| TASK DESCRIPTION |
Below this line is a set of entries; quote exactly the lines from the line that contains "area by class" to the line that contains "o21ai_0: 197 / 197", both lines included.

| ENTRIES SUPPLIED |
-*-*-
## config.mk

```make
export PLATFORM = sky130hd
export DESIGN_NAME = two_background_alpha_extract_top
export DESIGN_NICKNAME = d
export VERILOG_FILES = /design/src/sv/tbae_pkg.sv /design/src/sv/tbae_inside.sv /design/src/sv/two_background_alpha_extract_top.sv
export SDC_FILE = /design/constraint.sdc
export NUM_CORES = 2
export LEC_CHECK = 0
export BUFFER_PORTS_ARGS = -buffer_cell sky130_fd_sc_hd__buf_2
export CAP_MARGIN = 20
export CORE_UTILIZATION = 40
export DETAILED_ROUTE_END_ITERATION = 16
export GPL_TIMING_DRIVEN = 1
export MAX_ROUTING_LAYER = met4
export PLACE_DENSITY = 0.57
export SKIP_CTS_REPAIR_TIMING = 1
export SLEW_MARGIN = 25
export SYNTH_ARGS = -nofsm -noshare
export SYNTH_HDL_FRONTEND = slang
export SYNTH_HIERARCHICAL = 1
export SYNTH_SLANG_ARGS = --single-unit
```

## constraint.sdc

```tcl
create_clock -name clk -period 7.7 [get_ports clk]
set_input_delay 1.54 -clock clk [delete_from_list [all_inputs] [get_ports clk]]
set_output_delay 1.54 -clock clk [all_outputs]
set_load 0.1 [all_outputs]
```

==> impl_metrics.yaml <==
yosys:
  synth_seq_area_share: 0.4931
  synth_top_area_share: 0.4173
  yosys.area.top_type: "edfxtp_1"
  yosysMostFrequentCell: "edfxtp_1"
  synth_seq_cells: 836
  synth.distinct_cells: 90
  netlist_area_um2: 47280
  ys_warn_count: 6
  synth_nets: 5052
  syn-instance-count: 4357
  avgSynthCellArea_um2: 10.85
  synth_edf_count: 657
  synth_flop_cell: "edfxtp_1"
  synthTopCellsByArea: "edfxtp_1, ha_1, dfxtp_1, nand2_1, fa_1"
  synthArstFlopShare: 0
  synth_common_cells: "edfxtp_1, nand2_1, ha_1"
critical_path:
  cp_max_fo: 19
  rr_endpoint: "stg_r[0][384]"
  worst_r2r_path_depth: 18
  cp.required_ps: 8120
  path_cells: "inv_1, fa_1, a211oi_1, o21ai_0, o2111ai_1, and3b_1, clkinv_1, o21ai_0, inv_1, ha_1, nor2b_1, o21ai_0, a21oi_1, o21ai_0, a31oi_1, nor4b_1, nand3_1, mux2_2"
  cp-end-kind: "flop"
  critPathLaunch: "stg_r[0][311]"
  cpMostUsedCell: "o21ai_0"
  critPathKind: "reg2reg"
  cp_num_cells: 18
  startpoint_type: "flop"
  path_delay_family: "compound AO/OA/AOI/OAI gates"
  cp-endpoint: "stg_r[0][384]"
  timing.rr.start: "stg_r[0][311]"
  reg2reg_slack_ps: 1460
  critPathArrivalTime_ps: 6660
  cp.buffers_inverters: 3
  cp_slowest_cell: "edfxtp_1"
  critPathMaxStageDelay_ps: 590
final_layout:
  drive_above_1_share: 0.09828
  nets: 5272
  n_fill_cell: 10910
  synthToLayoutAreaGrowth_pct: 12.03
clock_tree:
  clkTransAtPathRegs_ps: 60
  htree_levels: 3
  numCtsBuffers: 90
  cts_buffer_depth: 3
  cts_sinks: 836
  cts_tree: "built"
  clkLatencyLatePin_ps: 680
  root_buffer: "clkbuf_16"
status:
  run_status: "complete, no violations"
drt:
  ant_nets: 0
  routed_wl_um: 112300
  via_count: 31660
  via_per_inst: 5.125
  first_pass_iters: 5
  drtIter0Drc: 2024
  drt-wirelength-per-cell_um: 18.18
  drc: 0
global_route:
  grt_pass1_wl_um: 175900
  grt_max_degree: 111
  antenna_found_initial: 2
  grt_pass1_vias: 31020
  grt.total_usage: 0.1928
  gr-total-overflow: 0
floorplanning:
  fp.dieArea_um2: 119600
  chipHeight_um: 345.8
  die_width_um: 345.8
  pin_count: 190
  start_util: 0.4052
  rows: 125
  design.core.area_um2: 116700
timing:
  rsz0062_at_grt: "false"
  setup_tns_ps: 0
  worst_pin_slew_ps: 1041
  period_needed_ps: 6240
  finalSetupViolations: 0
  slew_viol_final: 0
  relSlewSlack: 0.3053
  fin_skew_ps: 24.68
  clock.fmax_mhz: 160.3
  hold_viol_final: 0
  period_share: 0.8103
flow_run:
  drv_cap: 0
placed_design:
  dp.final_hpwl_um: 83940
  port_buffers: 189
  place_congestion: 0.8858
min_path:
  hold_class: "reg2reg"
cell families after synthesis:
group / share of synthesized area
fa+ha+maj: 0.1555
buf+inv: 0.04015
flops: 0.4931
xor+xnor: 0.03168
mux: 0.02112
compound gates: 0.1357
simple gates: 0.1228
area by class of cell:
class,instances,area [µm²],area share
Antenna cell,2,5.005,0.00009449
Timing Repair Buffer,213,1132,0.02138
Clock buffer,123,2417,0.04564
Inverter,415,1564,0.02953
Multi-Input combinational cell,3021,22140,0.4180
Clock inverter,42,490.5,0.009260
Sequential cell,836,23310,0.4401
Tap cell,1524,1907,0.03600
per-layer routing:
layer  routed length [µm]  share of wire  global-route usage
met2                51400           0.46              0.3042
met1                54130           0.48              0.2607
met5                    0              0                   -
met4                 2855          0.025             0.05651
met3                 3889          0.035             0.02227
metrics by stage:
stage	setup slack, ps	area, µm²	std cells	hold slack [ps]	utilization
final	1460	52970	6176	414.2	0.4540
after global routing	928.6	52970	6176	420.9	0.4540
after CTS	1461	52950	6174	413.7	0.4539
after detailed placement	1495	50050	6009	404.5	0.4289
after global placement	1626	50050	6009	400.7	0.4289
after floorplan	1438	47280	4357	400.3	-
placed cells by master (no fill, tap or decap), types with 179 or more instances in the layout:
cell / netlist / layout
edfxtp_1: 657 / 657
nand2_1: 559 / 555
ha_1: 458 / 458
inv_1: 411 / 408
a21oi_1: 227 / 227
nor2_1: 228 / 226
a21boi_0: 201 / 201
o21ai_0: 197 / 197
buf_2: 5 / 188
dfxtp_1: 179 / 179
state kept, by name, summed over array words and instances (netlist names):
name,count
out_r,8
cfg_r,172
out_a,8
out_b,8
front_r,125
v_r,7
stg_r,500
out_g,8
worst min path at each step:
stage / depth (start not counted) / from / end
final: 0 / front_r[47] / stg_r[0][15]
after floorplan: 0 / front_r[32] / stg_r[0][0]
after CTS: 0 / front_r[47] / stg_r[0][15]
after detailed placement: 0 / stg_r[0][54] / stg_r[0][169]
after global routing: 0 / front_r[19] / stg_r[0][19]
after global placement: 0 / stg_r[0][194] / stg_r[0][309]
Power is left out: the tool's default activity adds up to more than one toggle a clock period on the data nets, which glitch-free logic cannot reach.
-*-*-
| EXERCISE ANSWER |
area by class of cell:
class,instances,area [µm²],area share
Antenna cell,2,5.005,0.00009449
Timing Repair Buffer,213,1132,0.02138
Clock buffer,123,2417,0.04564
Inverter,415,1564,0.02953
Multi-Input combinational cell,3021,22140,0.4180
Clock inverter,42,490.5,0.009260
Sequential cell,836,23310,0.4401
Tap cell,1524,1907,0.03600
per-layer routing:
layer  routed length [µm]  share of wire  global-route usage
met2                51400           0.46              0.3042
met1                54130           0.48              0.2607
met5                    0              0                   -
met4                 2855          0.025             0.05651
met3                 3889          0.035             0.02227
metrics by stage:
stage	setup slack, ps	area, µm²	std cells	hold slack [ps]	utilization
final	1460	52970	6176	414.2	0.4540
after global routing	928.6	52970	6176	420.9	0.4540
after CTS	1461	52950	6174	413.7	0.4539
after detailed placement	1495	50050	6009	404.5	0.4289
after global placement	1626	50050	6009	400.7	0.4289
after floorplan	1438	47280	4357	400.3	-
placed cells by master (no fill, tap or decap), types with 179 or more instances in the layout:
cell / netlist / layout
edfxtp_1: 657 / 657
nand2_1: 559 / 555
ha_1: 458 / 458
inv_1: 411 / 408
a21oi_1: 227 / 227
nor2_1: 228 / 226
a21boi_0: 201 / 201
o21ai_0: 197 / 197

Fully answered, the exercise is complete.